### RECORDED DATA:
- - - - -
File: src/rtl/key_note_pkg.sv
// Shared types for key_note_encoder: FSM states, event record, sizing check.
package key_note_pkg;

   // 15 keys at most, so notes 1..15 always fit in four bits
   localparam int KEY_NOTE_W = 4;

   typedef enum logic {
      IDLE = 1'b0,
      HELD = 1'b1
   } state_e;

   typedef struct packed {
      logic [KEY_NOTE_W-1:0] note;
      logic                  press;
   } key_ev_t;

   function automatic bit note_w_ok(input int num_keys, input int note_w);
      return (num_keys < (1 << note_w));
   endfunction

endpackage

File: src/rtl/key_debounce.sv
// One key bit: two-flop synchronizer plus a stable-count filter.
// The filter exists only when KEY_NOTE_DEBOUNCE_EN is defined.
module key_debounce #(
   parameter int DEBOUNCE_CYCLES = 20000
) (
   input  logic clk,
   input  logic rst_n,
   input  logic d_in,
   output logic d_out
);

   if (DEBOUNCE_CYCLES < 1) begin : g_bad_cycles
      $error("key_debounce: DEBOUNCE_CYCLES must be >= 1");
   end

   logic sync1_q, sync1_d;
   logic sync2_q, sync2_d;

   always_comb begin
      sync1_d = d_in;
      sync2_d = sync1_q;
   end

   always_ff @(posedge clk or negedge rst_n) begin
      if (!rst_n) begin
         sync1_q <= 1'b0;
         sync2_q <= 1'b0;
      end else begin
         sync1_q <= sync1_d;
         sync2_q <= sync2_d;
      end
   end

`ifdef KEY_NOTE_DEBOUNCE_EN
   localparam int CNT_W = $clog2(DEBOUNCE_CYCLES + 1);
   localparam logic [CNT_W-1:0] CNT_LAST = CNT_W'(DEBOUNCE_CYCLES - 1);

   logic [CNT_W-1:0] cnt_q, cnt_d;
   logic             db_q, db_d;

   // any agreement with the accepted level restarts the run
   always_comb begin
      cnt_d = '0;
      db_d  = db_q;
      if (sync2_q != db_q) begin
         if (cnt_q == CNT_LAST) begin
            db_d = ~db_q;
         end else begin
            cnt_d = cnt_q + 1'b1;
         end
      end
   end

   always_ff @(posedge clk or negedge rst_n) begin
      if (!rst_n) begin
         cnt_q <= '0;
         db_q  <= 1'b0;
      end else begin
         cnt_q <= cnt_d;
         db_q  <= db_d;
      end
   end

   assign d_out = db_q;
`else
   assign d_out = sync2_q;
`endif

endmodule
<file path="src/rtl/pwm_pkg.sv">
// Shared types and defaults for the multi-channel PWM generator.
package pwm_pkg;

    localparam int PWM_DEF_CTRVAL = 256;
    localparam int PWM_DEF_CTRLEN = $clog2(PWM_DEF_CTRVAL);

    typedef enum logic {
        PWM_LEFT   = 1'b0,
        PWM_CENTER = 1'b1
    } pwm_mode_e;

    typedef enum logic {
        DIR_UP   = 1'b0,
        DIR_DOWN = 1'b1
    } pwm_dir_e;

    // Count width at the default range; modules redefine it from their own CTRLEN.
    typedef logic [PWM_DEF_CTRLEN-1:0] pwm_count_t;

    // Select width for n channels, never narrower than one bit.
    function automatic int pwm_sel_width(input int n);
        return (n > 1) ? $clog2(n) : 1;
    endfunction

endpackage

</file>
<file path="src/rtl/pwm_period_ctr.sv">
// Shared period counter: left/center counting, direction flag and boundary detect.
module pwm_period_ctr
    import pwm_pkg::*;
#(
    parameter int CTRLEN = 8
) (
    input  logic              clk,
    input  logic              rst_n,
    input  logic              tick,
    input  logic [CTRLEN-1:0] period,
    input  pwm_mode_e         mode,
    output logic [CTRLEN-1:0] counter,
    output logic              boundary
);

    typedef logic [CTRLEN-1:0] count_t;

    count_t   counter_q, counter_d;
    pwm_dir_e dir_q, dir_d;

    always_comb begin
        counter_d = counter_q;
        dir_d     = dir_q;
        boundary  = 1'b0;
        if (tick) begin
            if (period == '0) begin
                boundary  = 1'b1;
                counter_d = '0;
                dir_d     = DIR_UP;
            end else if (mode == PWM_LEFT) begin
                if (counter_q == period) begin
                    boundary  = 1'b1;
                    counter_d = '0;
                    dir_d     = DIR_UP;
                end else begin
                    counter_d = counter_q + count_t'(1);
                end
            end else if (dir_q == DIR_UP) begin
                // With P==1 the turn-around lands directly on 0, so it is the boundary.
                if (counter_q == period && period == count_t'(1)) begin
                    boundary  = 1'b1;
                    counter_d = '0;
                    dir_d     = DIR_UP;
                end else if (counter_q == period) begin
                    counter_d = period - count_t'(1);
                    dir_d     = DIR_DOWN;
                end else begin
                    counter_d = counter_q + count_t'(1);
                end
            end else begin
                if (counter_q <= count_t'(1)) begin
                    boundary  = 1'b1;
                    counter_d = '0;
                    dir_d     = DIR_UP;
                end else begin
                    counter_d = counter_q - count_t'(1);
                end
            end
        end
    end

    always_ff @(posedge clk) begin
        if (!rst_n) begin
            counter_q <= '0;
            dir_q     <= DIR_UP;
        end else begin
            counter_q <= counter_d;
            dir_q     <= dir_d;
        end
    end

    assign counter = counter_q;

endmodule

</file>
<file path="src/rtl/pwm_multi.sv">
// Multi-channel PWM: shared period counter, double-buffered duty/period/mode/enable
// banks that commit together on each period boundary, and one compare per channel.
module pwm_multi
    import pwm_pkg::*;
#(
    parameter int NCH        = 4,
    parameter int CTRVAL     = PWM_DEF_CTRVAL,
    parameter int CTRLEN     = $clog2(CTRVAL),
    parameter int CHLEN      = pwm_sel_width(NCH),
    parameter int DEF_PERIOD = CTRVAL - 1
) (
    input  logic              clk,
    input  logic              rst_n,
    input  logic              enable,
    input  logic              duty_wr,
    input  logic [CHLEN-1:0]  duty_ch,
    input  logic [CTRLEN-1:0] duty_val,
    input  logic              period_wr,
    input  logic [CTRLEN-1:0] period_val,
    input  logic              center_mode,
    input  logic [NCH-1:0]    ch_en,
    output logic [CTRLEN-1:0] counter,
    output logic [NCH-1:0]    pwm_out,
    output logic              sync
);

    typedef logic [CTRLEN-1:0] count_t;

    logic      boundary;
    count_t    period_sh_q, period_sh_d;
    count_t    period_act_q, period_act_d;
    pwm_mode_e mode_act_q, mode_act_d;
    logic [NCH-1:0] ch_en_act_q, ch_en_act_d;
    logic      sync_q, sync_d;

    pwm_period_ctr #(
        .CTRLEN (CTRLEN)
    ) u_ctr (
        .clk      (clk),
        .rst_n    (rst_n),
        .tick     (enable),
        .period   (period_act_q),
        .mode     (mode_act_q),
        .counter  (counter),
        .boundary (boundary)
    );

    // The shadow's next value feeds the commit so a same-cycle write is included.
    always_comb begin
        period_sh_d  = period_wr ? period_val : period_sh_q;
        period_act_d = boundary ? period_sh_d : period_act_q;
        mode_act_d   = mode_act_q;
        if (boundary) begin
            mode_act_d = center_mode ? PWM_CENTER : PWM_LEFT;
        end
        ch_en_act_d  = boundary ? ch_en : ch_en_act_q;
        sync_d       = boundary;
    end

    always_ff @(posedge clk) begin
        if (!rst_n) begin
            period_sh_q  <= count_t'(DEF_PERIOD);
            period_act_q <= count_t'(DEF_PERIOD);
            mode_act_q   <= PWM_LEFT;
            ch_en_act_q  <= '0;
            sync_q       <= 1'b0;
        end else begin
            period_sh_q  <= period_sh_d;
            period_act_q <= period_act_d;
            mode_act_q   <= mode_act_d;
            ch_en_act_q  <= ch_en_act_d;
            sync_q       <= sync_d;
        end
    end

    assign sync = sync_q;

    generate
        for (genvar gi = 0; gi < NCH; gi++) begin : g_ch
            count_t duty_sh_q, duty_sh_d;
            count_t duty_act_q, duty_act_d;

            // Out-of-range channel indices never match any gi, so they are dropped.
            always_comb begin
                duty_sh_d = duty_sh_q;
                if (duty_wr && duty_ch == CHLEN'(gi)) begin
                    duty_sh_d = duty_val;
                end
                duty_act_d = boundary ? duty_sh_d : duty_act_q;
            end

            always_ff @(posedge clk) begin
                if (!rst_n) begin
                    duty_sh_q  <= '0;
                    duty_act_q <= '0;
                end else begin
                    duty_sh_q  <= duty_sh_d;
                    duty_act_q <= duty_act_d;
                end
            end

            assign pwm_out[gi] = ch_en_act_q[gi] && (counter < duty_act_q);
        end
    endgenerate

endmodule

</file>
- - - - -
### WHAT YOU SHOULD DO:
Exactly the lines from the one with "period_act_q <= count_t'(DEF_PERIOD);" through the end of the entries, both included, should be written out, and no others.

### ANSWER SPACE:
            period_act_q <= count_t'(DEF_PERIOD);
            mode_act_q   <= PWM_LEFT;
            ch_en_act_q  <= '0;
            sync_q       <= 1'b0;
        end else begin
            period_sh_q  <= period_sh_d;
            period_act_q <= period_act_d;
            mode_act_q   <= mode_act_d;
            ch_en_act_q  <= ch_en_act_d;
            sync_q       <= sync_d;
        end
    end

    assign sync = sync_q;

    generate
        for (genvar gi = 0; gi < NCH; gi++) begin : g_ch
            count_t duty_sh_q, duty_sh_d;
            count_t duty_act_q, duty_act_d;

            // Out-of-range channel indices never match any gi, so they are dropped.
            always_comb begin
                duty_sh_d = duty_sh_q;
                if (duty_wr && duty_ch == CHLEN'(gi)) begin
                    duty_sh_d = duty_val;
                end
                duty_act_d = boundary ? duty_sh_d : duty_act_q;
            end

            always_ff @(posedge clk) begin
                if (!rst_n) begin
                    duty_sh_q  <= '0;
                    duty_act_q <= '0;
                end else begin
                    duty_sh_q  <= duty_sh_d;
                    duty_act_q <= duty_act_d;
                end
            end

            assign pwm_out[gi] = ch_en_act_q[gi] && (counter < duty_act_q);
        end
    endgenerate

endmodule

</file>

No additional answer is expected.